= Beginning of Section =
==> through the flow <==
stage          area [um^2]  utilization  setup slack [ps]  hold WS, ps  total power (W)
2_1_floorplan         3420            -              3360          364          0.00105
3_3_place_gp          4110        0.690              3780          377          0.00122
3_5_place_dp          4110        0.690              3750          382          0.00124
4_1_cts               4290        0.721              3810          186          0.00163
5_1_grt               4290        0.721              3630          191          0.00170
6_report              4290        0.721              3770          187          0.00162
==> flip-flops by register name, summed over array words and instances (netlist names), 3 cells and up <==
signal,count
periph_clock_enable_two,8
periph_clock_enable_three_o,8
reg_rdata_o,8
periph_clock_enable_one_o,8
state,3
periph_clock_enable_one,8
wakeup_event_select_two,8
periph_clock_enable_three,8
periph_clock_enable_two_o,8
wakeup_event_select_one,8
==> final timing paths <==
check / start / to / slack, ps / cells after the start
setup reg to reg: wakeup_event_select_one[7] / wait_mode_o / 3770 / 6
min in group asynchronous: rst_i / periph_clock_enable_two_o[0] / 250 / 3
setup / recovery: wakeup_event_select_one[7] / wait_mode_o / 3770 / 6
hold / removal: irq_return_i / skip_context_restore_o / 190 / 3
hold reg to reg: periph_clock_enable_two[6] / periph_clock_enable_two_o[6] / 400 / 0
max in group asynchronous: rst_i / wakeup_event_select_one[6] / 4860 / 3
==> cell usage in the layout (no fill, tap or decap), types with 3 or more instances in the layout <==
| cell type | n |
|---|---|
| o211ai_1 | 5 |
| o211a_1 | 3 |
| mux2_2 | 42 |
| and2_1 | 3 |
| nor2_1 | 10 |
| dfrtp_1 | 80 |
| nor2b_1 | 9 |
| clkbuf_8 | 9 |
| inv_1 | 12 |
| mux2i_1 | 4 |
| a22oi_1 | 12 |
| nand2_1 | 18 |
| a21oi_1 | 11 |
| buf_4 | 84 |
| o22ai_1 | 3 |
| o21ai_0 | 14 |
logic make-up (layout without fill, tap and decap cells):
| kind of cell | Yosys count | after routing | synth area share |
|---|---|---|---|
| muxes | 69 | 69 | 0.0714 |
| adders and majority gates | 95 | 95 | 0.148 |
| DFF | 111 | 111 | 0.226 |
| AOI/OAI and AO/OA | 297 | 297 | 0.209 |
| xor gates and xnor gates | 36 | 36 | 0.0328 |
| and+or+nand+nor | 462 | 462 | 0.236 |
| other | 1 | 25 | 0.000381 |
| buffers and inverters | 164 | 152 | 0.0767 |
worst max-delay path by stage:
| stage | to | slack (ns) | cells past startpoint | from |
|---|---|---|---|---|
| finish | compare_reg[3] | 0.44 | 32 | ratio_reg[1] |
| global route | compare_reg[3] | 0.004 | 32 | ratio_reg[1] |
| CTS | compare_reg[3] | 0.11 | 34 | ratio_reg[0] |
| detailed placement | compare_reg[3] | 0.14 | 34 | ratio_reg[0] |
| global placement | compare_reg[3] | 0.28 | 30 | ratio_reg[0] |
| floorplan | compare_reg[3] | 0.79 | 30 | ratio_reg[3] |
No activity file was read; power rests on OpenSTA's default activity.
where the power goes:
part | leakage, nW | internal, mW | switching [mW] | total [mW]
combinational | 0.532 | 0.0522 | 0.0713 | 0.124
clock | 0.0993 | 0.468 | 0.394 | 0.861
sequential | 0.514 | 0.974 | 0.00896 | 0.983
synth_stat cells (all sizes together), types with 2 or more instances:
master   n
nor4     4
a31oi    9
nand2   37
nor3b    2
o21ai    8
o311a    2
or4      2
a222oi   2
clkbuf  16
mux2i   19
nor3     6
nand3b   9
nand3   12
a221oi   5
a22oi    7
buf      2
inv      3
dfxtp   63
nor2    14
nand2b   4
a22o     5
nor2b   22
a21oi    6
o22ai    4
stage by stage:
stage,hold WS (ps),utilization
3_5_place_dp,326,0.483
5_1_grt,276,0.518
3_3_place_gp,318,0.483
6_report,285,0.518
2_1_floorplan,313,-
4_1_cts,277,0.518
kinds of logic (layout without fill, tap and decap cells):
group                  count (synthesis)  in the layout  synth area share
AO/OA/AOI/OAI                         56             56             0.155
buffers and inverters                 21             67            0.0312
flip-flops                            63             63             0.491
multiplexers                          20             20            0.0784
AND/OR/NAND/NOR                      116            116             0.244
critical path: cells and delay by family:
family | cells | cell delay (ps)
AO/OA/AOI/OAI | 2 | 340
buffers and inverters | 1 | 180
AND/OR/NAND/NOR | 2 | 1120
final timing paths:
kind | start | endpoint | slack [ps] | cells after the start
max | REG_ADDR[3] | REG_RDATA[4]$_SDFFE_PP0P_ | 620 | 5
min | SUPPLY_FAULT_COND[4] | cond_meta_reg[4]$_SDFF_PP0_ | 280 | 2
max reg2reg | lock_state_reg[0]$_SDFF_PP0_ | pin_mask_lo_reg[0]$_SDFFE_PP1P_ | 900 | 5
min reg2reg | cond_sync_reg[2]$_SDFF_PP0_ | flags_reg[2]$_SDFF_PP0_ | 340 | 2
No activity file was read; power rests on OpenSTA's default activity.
--- config.mk ---
export PLATFORM = sky130hd
export DESIGN_NAME = prio_bank
export DESIGN_NICKNAME = d
export VERILOG_FILES = /design/src/inc/prio_bank_pkg.sv /design/src/core/prio_bank.sv
export SDC_FILE = /design/constraint.sdc
export NUM_CORES = 1
export LEC_CHECK = 0
export BUFFER_PORTS_ARGS = -buffer_cell sky130_fd_sc_hd__buf_2
export CAP_MARGIN = 0
export CELL_PAD_IN_SITES_DETAIL_PLACEMENT = 1
export CELL_PAD_IN_SITES_GLOBAL_PLACEMENT = 1
export CORE_ASPECT_RATIO = 1.75
export CORE_MARGIN = 3
export CORE_UTILIZATION = 36
export DETAILED_ROUTE_END_ITERATION = 10
export PLACE_DENSITY = 0.87
export SYNTH_ARGS = -nofsm -noshare
export SYNTH_HDL_FRONTEND = slang
export SYNTH_SLANG_ARGS = --single-unit
--- constraint.sdc ---
create_clock -name clk -period 1.8 [get_ports clk]
set_input_delay 0.18 -clock clk [delete_from_list [all_inputs] [get_ports clk]]
set_output_delay 0.18 -clock clk [all_outputs]
set_load 0.02 [all_outputs]
--- src/inc/prio_bank_pkg.sv ---
// package: register map, field layout and types of the priority bank
package prio_bank_pkg;
  localparam int ADDR_W = 12;
  localparam int DATA_W = 32;
  localparam int REG_W = 16;
  localparam int LVL_W = 3;
  localparam int NUM_SRC = 18;
  // byte offsets (chosen; five aligned words)
  localparam logic [ADDR_W-1:0] OFS_CTRL_3 = 12'h000;
  localparam logic [ADDR_W-1:0] OFS_CTRL_4 = 12'h004;
  localparam logic [ADDR_W-1:0] OFS_CTRL_5 = 12'h008;
  localparam logic [ADDR_W-1:0] OFS_CTRL_6 = 12'h00C;
  localparam logic [ADDR_W-1:0] OFS_CTRL_7 = 12'h010;
  // field low bit positions
  localparam int POS_F3 = 12;
  localparam int POS_F2 = 8;
  localparam int POS_F1 = 4;
  localparam int POS_F0 = 0;
  // implemented-bit masks per register
  localparam logic [REG_W-1:0] MASK_CTRL_3 = 16'h0777;
  localparam logic [REG_W-1:0] MASK_CTRL_4 = 16'h7077;
  localparam logic [REG_W-1:0] MASK_FULL = 16'h7777;
  // every field loads 100 while srst is high
  localparam logic [LVL_W-1:0] LVL_RESET = 3'h4;
  localparam logic [LVL_W-1:0] LVL_OFF = 3'h0;
  localparam logic [REG_W-1:0] RESET_CTRL_3 = 16'h0444;
  localparam logic [REG_W-1:0] RESET_CTRL_4 = 16'h4044;
  localparam logic [REG_W-1:0] RESET_FULL = 16'h4444;

  typedef logic [LVL_W-1:0] level_t;

  typedef struct packed {
    logic psel;
    logic penable;
    logic pwrite;
    logic [ADDR_W-1:0] paddr;
    logic [DATA_W-1:0] pwdata;
    logic [DATA_W/8-1:0] pstrb;
  } apb_req_t;

  typedef struct packed {
    logic pready;
    logic pslverr;
    logic [DATA_W-1:0] prdata;
  } apb_rsp_t;

  // levels in order: ctrl_3 f2,f1,f0; ctrl_4 f3,f1,f0; ctrl_5..7 f3..f0
  typedef struct packed {
    level_t dma_ch1_done_priority;
    level_t adc_a_done_priority;
    level_t uart_a_tx_priority;
    level_t pin_change_priority;
    level_t i2c_a_master_priority;
    level_t i2c_a_slave_priority;
    level_t capture_ch8_priority;
    level_t capture_ch7_priority;
    level_t adc_b_done_priority;
    level_t ext_irq1_priority;
    level_t timer4_priority;
    level_t compare_ch4_priority;
    level_t compare_ch3_priority;
    level_t dma_ch2_done_priority;
    level_t uart_b_tx_priority;
    level_t uart_b_rx_priority;
    level_t ext_irq2_priority;
    level_t timer5_priority;
  } prio_levels_t;

  typedef struct packed {
    logic [REG_W-1:0] ctrl_3;
    logic [REG_W-1:0] ctrl_4;
    logic [REG_W-1:0] ctrl_5;
    logic [REG_W-1:0] ctrl_6;
    logic [REG_W-1:0] ctrl_7;
    apb_rsp_t rsp;
    prio_levels_t levels;
    logic [NUM_SRC-1:0] src_enabled;
  } bank_state_t;
endpackage
--- src/core/prio_bank.sv ---
// priority register bank for interrupt sources, APB slave
`timescale 1ns/1ps
module prio_bank (
  // clock and reset
  input wire logic clk,
  input wire logic srst,
  // register bus
  input wire prio_bank_pkg::apb_req_t apb_req,
  output prio_bank_pkg::apb_rsp_t apb_rsp,
  // levels to the arbitration logic
  output prio_bank_pkg::prio_levels_t levels,
  output logic [prio_bank_pkg::NUM_SRC-1:0] src_enabled
);
  import prio_bank_pkg::*;

  bank_state_t state;
  bank_state_t next_state;
  logic access;
  logic wr;
  logic [REG_W-1:0] wdata;
  logic [REG_W-1:0] wmask;

  ////////////////////////////////////////////////////////////////////////////
  // byte-lane merge of write data

  always_comb begin
    wdata = apb_req.pwdata[REG_W-1:0];
    wmask = {{8{apb_req.pstrb[1]}}, {8{apb_req.pstrb[0]}}};
  end

  assign access = apb_req.psel & apb_req.penable & ~state.rsp.pready;
  assign wr = access & apb_req.pwrite;

  function automatic logic [REG_W-1:0] merge(
    input logic [REG_W-1:0] cur,
    input logic [REG_W-1:0] impl
  );
    // only implemented bits under an enabled byte lane change
    merge = (cur & ~(wmask & impl)) | (wdata & wmask & impl);
  endfunction

  ////////////////////////////////////////////////////////////////////////////
  // next state

  always_comb begin
    logic [NUM_SRC*LVL_W-1:0] flat;
    flat = '0;
    next_state = state;
    next_state.rsp.pready = access;
    next_state.rsp.pslverr = 1'b0;
    next_state.rsp.prdata = '0;
    if (access) begin
      case (apb_req.paddr)
        OFS_CTRL_3: begin
          if (wr) next_state.ctrl_3 = merge(state.ctrl_3, MASK_CTRL_3);
          next_state.rsp.prdata = {16'h0000, state.ctrl_3 & MASK_CTRL_3};
        end
        OFS_CTRL_4: begin
          if (wr) next_state.ctrl_4 = merge(state.ctrl_4, MASK_CTRL_4);
          next_state.rsp.prdata = {16'h0000, state.ctrl_4 & MASK_CTRL_4};
        end
        OFS_CTRL_5: begin
          if (wr) next_state.ctrl_5 = merge(state.ctrl_5, MASK_FULL);
          next_state.rsp.prdata = {16'h0000, state.ctrl_5 & MASK_FULL};
        end
        OFS_CTRL_6: begin
          if (wr) next_state.ctrl_6 = merge(state.ctrl_6, MASK_FULL);
          next_state.rsp.prdata = {16'h0000, state.ctrl_6 & MASK_FULL};
        end
        OFS_CTRL_7: begin
          if (wr) next_state.ctrl_7 = merge(state.ctrl_7, MASK_FULL);
          next_state.rsp.prdata = {16'h0000, state.ctrl_7 & MASK_FULL};
        end
        default: begin
          next_state.rsp.pslverr = 1'b1;
        end
      endcase
    end
    // unpack fields from the updated registers so levels follow writes at once
    next_state.levels.dma_ch1_done_priority = next_state.ctrl_3[POS_F2 +: LVL_W];
    next_state.levels.adc_a_done_priority = next_state.ctrl_3[POS_F1 +: LVL_W];
    next_state.levels.uart_a_tx_priority = next_state.ctrl_3[POS_F0 +: LVL_W];
    next_state.levels.pin_change_priority = next_state.ctrl_4[POS_F3 +: LVL_W];
    next_state.levels.i2c_a_master_priority = next_state.ctrl_4[POS_F1 +: LVL_W];
    next_state.levels.i2c_a_slave_priority = next_state.ctrl_4[POS_F0 +: LVL_W];
    next_state.levels.capture_ch8_priority = next_state.ctrl_5[POS_F3 +: LVL_W];
    next_state.levels.capture_ch7_priority = next_state.ctrl_5[POS_F2 +: LVL_W];
    next_state.levels.adc_b_done_priority = next_state.ctrl_5[POS_F1 +: LVL_W];
    next_state.levels.ext_irq1_priority = next_state.ctrl_5[POS_F0 +: LVL_W];
    next_state.levels.timer4_priority = next_state.ctrl_6[POS_F3 +: LVL_W];
    next_state.levels.compare_ch4_priority = next_state.ctrl_6[POS_F2 +: LVL_W];
    next_state.levels.compare_ch3_priority = next_state.ctrl_6[POS_F1 +: LVL_W];
    next_state.levels.dma_ch2_done_priority = next_state.ctrl_6[POS_F0 +: LVL_W];
    next_state.levels.uart_b_tx_priority = next_state.ctrl_7[POS_F3 +: LVL_W];
    next_state.levels.uart_b_rx_priority = next_state.ctrl_7[POS_F2 +: LVL_W];
    next_state.levels.ext_irq2_priority = next_state.ctrl_7[POS_F1 +: LVL_W];
    next_state.levels.timer5_priority = next_state.ctrl_7[POS_F0 +: LVL_W];
    // level code is the priority itself: 001 lowest .. 111 highest
    flat = next_state.levels;
    for (int i = 0; i < NUM_SRC; i++) begin
      next_state.src_enabled[i] = (flat[i*LVL_W +: LVL_W] != LVL_OFF);
    end
    if (srst) begin
      next_state.ctrl_3 = RESET_CTRL_3;
      next_state.ctrl_4 = RESET_CTRL_4;
      next_state.ctrl_5 = RESET_FULL;
      next_state.ctrl_6 = RESET_FULL;
      next_state.ctrl_7 = RESET_FULL;
      next_state.rsp = '0;
      next_state.levels = {NUM_SRC{LVL_RESET}};
      next_state.src_enabled = '1;
    end
  end

  ////////////////////////////////////////////////////////////////////////////
  // state register

  always_ff @(posedge clk) begin
    state <= next_state;
  end

  assign apb_rsp = state.rsp;
  assign levels = state.levels;
  assign src_enabled = state.src_enabled;

endmodule // prio_bank

==> impl_metrics.csv <==
group,metric,value,unit
run_status,status,"finished clean",
power_and_ir_drop,clkPwrFrac,47.0,%
worst_setup_path,cpMaxStageDelayCell,"and4b_1",
hold_path,hold_class,"input port to flip-flop",
yosys,yosysUniqueCellTypes,42,
worst_setup_path,worstPathMaxFanout,4,
power_and_ir_drop,p_comb_share,6.6,%
floorplan,core_area,0.01048,mm2
power_and_ir_drop,seq_power_share,46.4,%
timing,worst_slew_margin_rel,58.34,%
timing,min_period_over_period,91.94,%
power_and_ir_drop,p_per_area,800.2,mW/mm2
run,cap_violations,0,
detailed_routing,routed_via_density,5.325,
yosys,synth_top_area_share,43.89,%
yosys,yosys.area.top_type,"dfxtp_1",
yosys,synth-seq-cells,86,
timing,tightestPinTransition,0.6192,ns
power_and_ir_drop,p_sw,950.6,uW
detailed_routing,route.met3.wl,668,um
detailed_routing,num_vias,3493,
global_route,antenna_found_initial,0,
floorplan,die_y,144.1,um
timing,holdWs,0.1602,ns
worst_setup_path,crit_path_end_kind,"flip-flop",
clock_tree,clk_pin_slew,0.06,ns
detailed_routing,ant_nets,0,
worst_setup_path,critical_path_class,"flip-flop to flip-flop",
power_and_ir_drop,p_sw_share,23.16,%
timing,finalHoldViolCount,0,
worst_setup_path,max_stage_delay,0.34,ns
floorplan,num_rows,49,
placement,placed_area,0.004816,mm2
yosys,syn_inst,379,
detailed_routing,firstDrtPassIters,4,
detailed_routing,wl_per_cell,19.78,um
layout,fin_area,0.005130,mm2
power_and_ir_drop,ir_drop,0.0005279,V
global_route,gr-total-overflow,0,
floorplan,die-area,0.01223,mm2
floorplan,start_util,37.41,%
placement,dp_hpwl,10070,um
clock_tree,cts_hold_buf,0,
yosys,synth_edf_count,0,
yosys,synthesis.area,0.003923,mm2
detailed_routing,drt-met1-wl,4628,um
global_route,grt_pass1_vias,3777,
clock_tree,cts_buffers,9,
detailed_routing,top_layer,"met4",
layout,antenna_cells,0,
detailed_routing,wl_met2,7344,um
global_route,grt_pass1_wl,20530,um
global_route,grt_max_degree,27,
detailed_routing,wirelength,12980,um
placement,io_buffers,116,
yosys,synth_warnings,0,
worst_setup_path,worstPathRequired,2.01,ns
timing,skew,0.005854,ns
global_route,grt_use_total,21.75,%
timing,period_needed,1.655,ns
worst_setup_path,startpoint_type,"flip-flop",
timing,fmax,604.3,MHz
clock_tree,clockBufferDepth,2,
layout,nFillCells,1209,
floorplan,die_x,84.91,um
yosys,synthArstFlopShare,0,%
power_and_ir_drop,p_leak,0.002473,uW
yosys,seq_area_frac_synth,43.89,%
yosys,avgSynthCellArea,10.35,um2
power_and_ir_drop,p_int,3154,uW
worst_setup_path,worstPathArrival,1.87,ns
layout,fin_nets,577,
timing,rsz0062_at_grt,"false",
yosys,synth_ff_type,"dfxtp_1",
detailed_routing,drtIter0Drc,181,
worst_setup_path,crit_path_cell_trace,"and4b_1 > and2_0 > nand4_2 > buf_4 > mux2i_1",
clock_tree,root_buffer,"clkbuf_16",
timing,finalSetupViolCount,0,
detailed_routing,drc,0,
clock_tree,cts_setup_buffers,0,
clock_tree,h-tree-depth,3,
timing,slew_viol_final,0,
yosys,synth.area.top_cells,"dfxtp_1 (44%), mux2i_1 (19%), nand2b_1 (7.2%)",
clock_tree,clkLatencyLatePin,0.34,ns
placement,place_congestion,0.8547,
timing,setup_tns,0,ns
floorplan,num_io_pins,159,
clock_tree,clock_sinks,86,
layout,drive_above_1_share,36.48,%
layout,area_growth,30.78,%
clock_tree,cts_tree,"yes",
-- kinds of logic after synthesis --
| group | after synthesis | share of synthesized area, % |
|---|---|---|
| mux | 85 | 23.51 |
| other cells | 1 | 0.09560 |
| buf+inv | 45 | 6.475 |
| simple gates | 138 | 20.99 |
| flops | 86 | 43.89 |
| compound gates | 24 | 5.040 |
-- timing repair --
action / 4_1_cts / 5_1_grt
endpoints found under the hold margin: 0 / 0
endpoints found under the setup margin: 0 / 3
gates resized for setup: 0 / 2
-- cell usage in the layout (no fill, tap or decap), drive strengths merged, types with 2 or more instances in the layout --
cell type,instances
a2111oi,4
a21oi,4
a222oi,5
and2,2
and4,3
buf,155
clkbuf,12
clkinv,2
conb,20
dfxtp,86
inv,5
mux2,7
mux2i,73
mux4,5
nand2,7
nand2b,45
nand3,3
nand4,4
nor2,33
nor2b,2
nor3,4
nor4,28
o2bb2ai,5
or3,3
-- worst max-delay path: cells and delay by family, from the launching register on --
family | cells | cell delay [ns]
and+or+nand+nor | 3 | 0.86
DFF | 1 | 0.32
buffers and inverters | 1 | 0.23
muxes | 1 | 0.12
-- through the flow --
| stage | setup slack [ns] | cells | utilization (%) | power (uW) |
|---|---|---|---|---|
| 6_report | 0.1451 | 656 | 48.93 | 4105 |
| 3_3_place_gp | -0.07470 | 640 | 45.94 | 2202 |
| 5_1_grt | 0.04110 | 656 | 48.93 | 4247 |
| 2_1_floorplan | 0.1523 | 398 | - | 2133 |
| 3_5_place_dp | -0.08602 | 640 | 45.94 | 2213 |
| 4_1_cts | 0.1161 | 656 | 48.91 | 4127 |
-- Yosys cell counts, types with 3 or more instances --
master      n
a2111oi_0   4
a21oi_1     4
a222oi_1    5
and4_1      3
buf_4      20
clkbuf_1   16
dfxtp_1    86
inv_1       5
mux2_2      7
mux2i_1    73
mux4_2      5
nand2_1     3
nand2_2     4
nand2b_1   45
nand3_1     3
nor2_1     31
nor3_1      3
nor4_1     26
o2bb2ai_1   5
or3_1       3
-- metal layers --
| layer | vias to the layer above | GRT usage (%) |
|---|---|---|
| met2 | 134 | 41.68 |
| met5 | - | 0 |
| met3 | 24 | 4.048 |
| met4 | 0 | 11.09 |
| met1 | 1710 | 22.04 |
| li1 | 1625 | - |
-- power by group through the flow --
| stage | combinational (uW) | sequential, uW | clock [uW] |
|---|---|---|---|
| after floorplan | 182 | 1950 | 0 |
| after CTS | 267 | 1910 | 1960 |
| after detailed placement | 265 | 1950 | 0 |
| after global placement | 254 | 1950 | 0 |
| final | 270 | 1910 | 1930 |
| after global routing | 292 | 1900 | 2050 |
-- worst paths after layout --
check | start | to | slack, ns | depth (start not counted)
setup / recovery | apb_rsp[33]$_SDFF_PP0_ | src_enabled[10]$_SDFF_PP1_ | 0.15 | 5
hold / removal | apb_req[5] | src_enabled[12]$_SDFF_PP1_ | 0.16 | 3
setup reg to reg | apb_rsp[33]$_SDFF_PP0_ | src_enabled[10]$_SDFF_PP1_ | 0.15 | 5
hold reg to reg | state[106]$_SDFF_PP0_ | apb_rsp[0]$_SDFF_PP0_ | 0.50 | 1
-- registers in the layout (all words and copies together), names as in the netlist --
| name | cells |
|---|---|
| apb_rsp | 14 |
| src_enabled | 18 |
| state | 54 |
-- layout make-up --
type | count | area [um2] | share of cell area [%]
tap | 127 | 158.9 | 3.098
sequential | 86 | 1722 | 33.56
timing repair buffer | 155 | 898.4 | 17.51
multi-input combinational | 267 | 2021 | 39.39
inverter | 5 | 18.77 | 0.3659
clock inverter | 4 | 55.05 | 1.073
clock buffer | 12 | 256.5 | 5.000
Note: power is estimated with default switching activity, not from simulation.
= End of Section =
EXERCISE AIM —
Your reply must be one number: how many lines of the material hold the string "asynchronous".

EXPECTED OUTPUT —
2